The curtains rose with 11:59 remaining in the game when Sean Miller fed him for a 16-foot jumper to knot things at 53. Then Jerry McCullough scored to give Pitt a 55-53 lead. As it turned out, McCullough would be the last Panther to score other than McNeal.
In succession for Pitt, McNeal tipped in a shot, hit a layup, canned a 12-foot jumper, a free throw, then another 16-footer.
Finally, with 11 seconds left, Miller lobbed the ball to McNeal for the game-winning layup. He was fouled and he hit the free throw.
"I told Coach to go to the bottom because I had the smaller man on me," McNeal said of his game-winning shot. "We chose to go to Darren (Morningstar), but Sean just happened to see me. I was outside positioning myself for the rebound. Sean got stuck outside and he hit me."
"We knew we were going to have a tough time with him," Penn State Coach Bruce Parkhill said. "He's big and strong and very skilled. I think it was fitting that the play that won the game for them was a play where there was nothing we could do about it."
Although freshman forward Matt Gaudio did try to do something about it. Gaudio knew containing McNeal on that last possession would be difficult, especially after he positioned himself to receive the lob.
"He (Gaudio) had a tough night," Parkhill said. "It really was a tough matchup for him."
It was a tough matchup for everyone.
"They're real strong," said DeRon Hayes, who scored 13 points in the first half but only six in the second. "They went out there and they were really aggressive offensively. They went after rebounds and that's what killed us the most."
McNeal crashed the boards eight times.
But one huge piece of the Panthers' inside game wasn't supposed to play Wednesday -- or was he? On crutches Wednesday morning with an ailing knee, no one, including Evans, thought the 6-foot-11-inch Eric Mobley would play. In fact, Mobley didn't even make the trip with the team. He showed up in State College Wednesday morning.

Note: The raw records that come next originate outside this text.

This design comes from an exercise in tuning for small area on the open sky130 flow, not from production work.
The RTL was checked by simulation tests, not by an equivalence proof against the original design.
Power figures rest on the tool's default switching activity, not on a simulated workload.

==> inputs of v6 <==
==> flow/design.v (excerpt) <==
module stm32bl_update (
    input  wire        clk,
    input  wire        rst,           
    input  wire        rx_valid,
    input  wire [7:0]  rx_data,
    input  wire        idle,
    input  wire        tick,
    input  wire        te,
    input  wire [63:0] app_vec,
    input  wire [63:0] boot_vec,
    output reg         fl_erase,
    output reg         fl_we,
    output wire [31:0] fl_addr,
    output reg  [31:0] fl_wdata,
    output reg         rep_valid,
    output wire [31:0] rep_pages,
    output reg         nf_valid,
    output reg         ho_valid,
    output reg         rb_valid,
    output reg  [31:0] vec_sp,
    output reg  [31:0] vec_entry,
    output wire [1:0]  mode,
    output wire        rx_listen,
    output wire        halted,
    output wire        gone,
    output wire [1:0]  fault
);
make LEC_CHECK=0 CAP_MARGIN=20 CORE_MARGIN=2 CORE_UTILIZATION=40 CTS_BUF_LIST=sky130_fd_sc_hd__clkbuf_8 CTS_CLUSTER_SIZE=30 SLEW_MARGIN=20 finish   # period 10.0 ns
run.sh (not shown) runs the stock make flow with config.mk's settings and CLKGATE_MAP_FILE= SYNTH_SCRIPT=/design/flow/synth_recipe.tcl, a recipe that flattens the netlist after the stock synthesis.
==> v3 (differences from v6) <==
--- a/flow/design.v
+++ b/flow/design.v
@@ -7,15 +7,15 @@
     input  wire        tick,
     input  wire        te,
     input  wire [63:0] app_vec,
     input  wire [63:0] boot_vec,
     output reg         fl_erase,
     output reg         fl_we,
     output wire [31:0] fl_addr,
-    output reg  [31:0] fl_wdata,
+    output wire [31:0] fl_wdata,
     output reg         rep_valid,
     output wire [31:0] rep_pages,
     output reg         nf_valid,
     output reg         ho_valid,
     output reg         rb_valid,
     output reg  [31:0] vec_sp,
     output reg  [31:0] vec_entry,
@@ -67,15 +67,14 @@
     reg [1:0]  r_idlecnt;
     reg        r_msgdone;
     reg [1:0]  r_capstat;
     reg        r_rx_en, r_idle_ie, r_idle_if;
     reg        r_dma_en;              
     reg        r_htif, r_tcif, r_teif, r_tif;
     reg [7:0]  r_half;                
-    reg [6:0]  r_pages;
     reg        r_armed;               
     reg [2:0]  r_remain;
     reg        r_halted;
     reg [1:0]  r_fault;
     reg [1:0]  n_mode;
     reg [4:0]  n_seq;
     reg        n_latch;
@@ -85,34 +84,39 @@
     reg [1:0]  n_idlecnt;
     reg        n_msgdone;
     reg [1:0]  n_capstat;
     reg        n_rx_en, n_idle_ie, n_idle_if;
     reg        n_dma_en;
     reg        n_htif, n_tcif, n_teif, n_tif;
     reg [7:0]  n_half;
-    reg [6:0]  n_pages;
     reg        n_armed;
     reg [2:0]  n_remain;
     reg        n_halted;
     reg [1:0]  n_fault;
     reg        buf_we;
     reg        o_erase, o_we, o_rep, o_nf, o_ho, o_rb;
     reg        warm;
     reg        live;
-    wire [5:0]  rd_w = {r_latch, r_burst};
-    reg [63:0] rd_sel;
-    reg [31:0] rd_word;
-    integer j;
+    wire [4:0]  wr_word = r_burst - 5'd1;
+    wire [5:0]  rd_w = {r_latch, wr_word};
+    reg [3:0]  rd_hi;
+    reg [15:0] rd_lo;
+    reg [31:0] rd_word, rd_grp;
+    integer j, m;
     always @* begin
-        rd_sel  = 64'd0;
-        rd_sel[rd_w] = 1'b1;
+        rd_hi = 4'd0;  rd_hi[rd_w[5:4]] = 1'b1;
+        rd_lo = 16'd0; rd_lo[rd_w[3:0]] = 1'b1;
         rd_word = 32'd0;
-        for (j = 0; j < 64; j = j + 1)
-            rd_word = rd_word | ({32{rd_sel[j]}} &
-                      {buf_mem[4*j+3], buf_mem[4*j+2], buf_mem[4*j+1], buf_mem[4*j]});
+        for (m = 0; m < 4; m = m + 1) begin
+            rd_grp = 32'd0;
+            for (j = 0; j < 16; j = j + 1)
+                rd_grp = rd_grp | ({32{rd_lo[j]}} &
+                         {buf_mem[64*m+4*j+3], buf_mem[64*m+4*j+2], buf_mem[64*m+4*j+1], buf_mem[64*m+4*j]});
+            rd_word = rd_word | ({32{rd_hi[m]}} & rd_grp);
+        end
     end
     wire [7:0]  cmd_byte = buf_mem[0];
     wire        app_ok = app_vec[31:0] == SP_SENTINEL;
     always @* begin
         n_mode    = r_mode;
         n_seq     = r_seq;
         n_latch   = r_latch;
@@ -127,15 +131,14 @@
         n_idle_if = r_idle_if;
         n_dma_en  = r_dma_en;
         n_htif    = r_htif;
         n_tcif    = r_tcif;
         n_teif    = r_teif;
         n_tif     = r_tif;
         n_half    = r_half;
-        n_pages   = r_pages;
         n_armed   = r_armed;
         n_remain  = r_remain;
         n_halted  = r_halted;
         n_fault   = r_fault;
         buf_we  = 1'b0;
         o_erase = 1'b0;
         o_we    = 1'b0;
@@ -235,15 +238,14 @@
                 end
                 G_ARM: begin
                     if (r_armed) begin
                         n_armed = 1'b0;
                         n_tif   = 1'b0;
                     end
                     n_half    = 8'd0;
-                    n_pages   = 7'd0;
                     n_idlecnt = 2'd0;
                     n_msgdone = 1'b0;
                     n_idle_if = 1'b0;
                     n_htif    = 1'b0;
                     n_tcif    = 1'b0;
                     n_teif    = 1'b0;
                     n_capstat = CS_NONE;
@@ -290,16 +292,14 @@
                     end else begin
                         o_we    = 1'b1;
                         n_burst = 5'd1;
                     end
                 end
                 P_ADVANCE: begin
                     n_half = r_half + 8'd1;
-                    if (r_latch)
-                        n_pages = r_pages + 7'd1;
                     n_seq = P_CLEAR;
                 end
                 P_CLEAR: begin
                     n_capstat = CS_NONE;
                     n_seq     = P_CHECK;
                 end
                 E_STOP: begin
@@ -421,15 +421,14 @@
             r_idle_if <= 1'b0;
             r_dma_en  <= 1'b0;
             r_htif    <= 1'b0;
             r_tcif    <= 1'b0;
             r_teif    <= 1'b0;
             r_tif     <= 1'b0;
             r_half    <= 8'd0;
-            r_pages   <= 7'd0;
             r_armed   <= 1'b1;
             r_remain  <= 3'd5;
             r_halted  <= 1'b0;
             r_fault   <= F_NONE;
             fl_erase  <= 1'b0;
             fl_we     <= 1'b0;
             rep_valid <= 1'b0;
@@ -450,39 +449,42 @@
             r_idle_if <= n_idle_if;
             r_dma_en  <= n_dma_en;
             r_htif    <= n_htif;
             r_tcif    <= n_tcif;
             r_teif    <= n_teif;
             r_tif     <= n_tif;
             r_half    <= n_half;
-            r_pages   <= n_pages;
             r_armed   <= n_armed;
             r_remain  <= n_remain;
             r_halted  <= n_halted;
             r_fault   <= n_fault;
             fl_erase  <= o_erase;
             fl_we     <= o_we;
             rep_valid <= o_rep;
             nf_valid  <= o_nf;
             ho_valid  <= o_ho;
             rb_valid  <= o_rb;
         end
     end
     always @(posedge clk) begin
         r_latch   <= n_latch;
-        fl_wdata  <= rd_word;
         vec_sp    <= (r_seq == B_JUMP) ? boot_vec[31:0]  : SP_SENTINEL;
         vec_entry <= (r_seq == B_JUMP) ? boot_vec[63:32] : app_vec[63:32];
     end
+    reg       w_en;
+    reg [7:0] w_idx, w_data;
     always @(posedge clk) begin
-        if (buf_we)
-            buf_mem[widx] <= rx_data;
+        w_en   <= buf_we;
+        w_idx  <= widx;
+        w_data <= rx_data;
+        if (w_en)
+            buf_mem[w_idx] <= w_data;
     end
-    wire [4:0] wr_word = fl_erase ? 5'd0 : r_burst - 5'd1;
-    assign fl_addr   = {17'd0, 1'b1, r_half[6:0], wr_word, 2'b00};
-    assign rep_pages = {25'd0, r_pages};
+    assign fl_addr   = {17'd0, 1'b1, r_half[6:0], fl_erase ? 5'd0 : wr_word, 2'b00};
+    assign rep_pages = {25'd0, r_half[7:1]};    
+    assign fl_wdata  = rd_word;
     assign mode      = r_mode;
     assign rx_listen = r_seq == C_RECV && !r_msgdone;
     assign halted    = r_halted;
     assign gone      = r_seq == S_GONE;
     assign fault     = r_fault;
 endmodule
==> flow/flow/run.sh (new file) <==
#!/bin/bash
# Standard layout with three changes:
#  - after floorplan, OpenROAD's restructure re-maps the combinational logic for area
#    (registers untouched);
#  - CTS with larger sink clusters and no dummy loads;
#  - ports buffered with buf_1.
export POST_FLOORPLAN_TCL="$PWD/flow/restructure.tcl"
export CTS_ARGS="-sink_clustering_enable -repair_clock_nets -dont_use_dummy_load -sink_clustering_size 25 -sink_clustering_max_diameter 90"
export BUFFER_PORTS_ARGS="-buffer_cell sky130_fd_sc_hd__buf_1"
bash standard.sh > standard.log 2>&1
==> flow/flow/restructure.tcl (new file) <==
# Area-oriented re-mapping of the combinational logic (ABC through OpenROAD).
set_dont_use $::env(DONT_USE_CELLS)
set rst_dir $::env(RESULTS_DIR)/restructure
file mkdir $rst_dir
report_design_area
restructure -target area \
  -liberty_file $::env(PLATFORM_DIR)/lib/sky130_fd_sc_hd__tt_025C_1v80.lib \
  -tielo_port sky130_fd_sc_hd__conb_1/LO -tiehi_port sky130_fd_sc_hd__conb_1/HI \
  -work_dir $rst_dir -abc_logfile $rst_dir/abc.log
report_design_area
==> flow/standard.sh (new file) <==
#!/bin/bash
# synth_recipe.tcl (not shown) runs the flow's synth.tcl, then flattens the netlist and writes it again
# the make line also repeats each setting of config.mk as NAME=value (left out here)
make -C /OpenROAD-flow-scripts/flow DESIGN_CONFIG=/design/flow/config.mk WORK_HOME=/design/flow/orfs CLKGATE_MAP_FILE= SYNTH_SCRIPT=/design/flow/synth_recipe.tcl "${@:-finish}"
- CTS_BUF_LIST: sky130_fd_sc_hd__clkbuf_8 -> unset
- CTS_CLUSTER_SIZE: 30 -> unset
removed: flow/run.sh
==> comparison table <==
| item | v3 | v6 |
|---|---|---|
| Run status | no timing/DRC/antenna violations | no timing/DRC/antenna violations |
| Crit path kind | reg2out | reg2reg |
| Inserted Diodes | 3 | 14 |
| Sequential standard cell area | 64300 µm² | 64700 µm² |
| Post-synthesis xor/xnor area fraction | 0.259% | 0.286% |
| Final worst-path setup slack | 3.36 ns | 3.09 ns |
| Clock buf count | 108 | 383 |
| Die extent in x | 455 µm | 459 µm |
| Post-placement worst setup slack | 3.80 ns | 2.51 ns |
| Die outline area | 207000 µm² | 210000 µm² |
| H-tree lvl count | 3 | 5 |
| Clock net power | 0.00464 W | 0.00757 W |
| Fraction of the mapped netlist area in simple logic gates | 6.57% | 7.33% |
| Global-route wire length before repair | 313000 µm | 487000 µm |
| Sequential fraction of total cell area | 74.4% | 66.6% |
| Layout cells sized above 1 | 4.39% | 17.2% |
| Pwr dens | 205 nW/µm² | 221 nW/µm² |
| Post-Route WL | 220000 µm | 368000 µm |
| FILL cells | 17703 | 17215 |

==> port drivers added, routing unchanged <==
No port has a modelled driver above. Below, the same layouts with a new extraction and two added sets of constraints. Step 1 (the two cells are an assumption about what drives the block):
set clk [get_ports {clk}]
set_driving_cell -lib_cell sky130_fd_sc_hd__clkbuf_16 $clk
set_driving_cell -lib_cell sky130_fd_sc_hd__buf_2 [delete_from_list [all_inputs] $clk]
Step 2 adds t to the input delays and takes it off the output delays; t is the mean of the earliest and latest rising clock arrival at the registers after step 1. Input paths then give back, and output paths get back, about the clock's delay inside the block. a / b / c = no drivers / after step 1 / after step 2; a / b = the first two.
run	shift t [ns]	setup WS [ns]	latest minus earliest clock arrival (ns)
v6	1.163	3.090 / 3.090 / 2.396	0.157 / 0.157
v3	0.835	3.362 / 3.264 / 3.580	0.128 / 0.128
After both steps setup and hold are still met in every run listed. For v6, which loses most, drivers alone change the setup slack by 0.000 ns; drivers and shift together by -0.694 ns.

"My trainer's getting an extra bonus on this trip," Evans said. "He certainly caused some problems altering some shots down the stretch."
A quick healer, maybe. But to score 10 huge points and swat away a Hayes jumper in 22 minutes is miraculous.
Mobley, Pitt's designated dunker, actually bent the rim on the east basket after one of his thunderous dunks. His knee didn't seem to bother him.
What did seem to bother Penn State in the second half was Pitt's 2-3 zone defense. It helped to control the hot Hayes and as the Lions' perimeter shooting went awry, Pitt's inside game at both ends of the court started to sizzle.
"We switched a lot more after he went nuts in the beginning of the second half," Evans said. "Then when we went zone, the kids watched (Hayes) a little bit more."
In their final games at Penn State, Freddie Barnes scored 19 points and grabbed eight rebounds while Monroe Brown didn't shoot well, connecting on only three of his 13 shots.
Pitt's Miller scored his only points on a 3-pointer in the second half, but he grabbed eight rebounds and dished out 12 assists, including the game-winning lob to McNeal.
As it turned out, the Panthers really didn't need his scoring. They did, however, need his floor leadership, his zipping passes and his ballhandling abilities.
Notes: Will we see another installment of the in-state rivalry in the next 10 years? "Possibly," stated Evans. . . . Needless to say, the Pitt-Penn State game lived up to its billing. It had two rival bands and a raucous crowd. When asked to defend why the Panther band accompanied his team, Evans laughed. "We've taken them before. But I don't know about this year. This was a great atmosphere for a basketball game."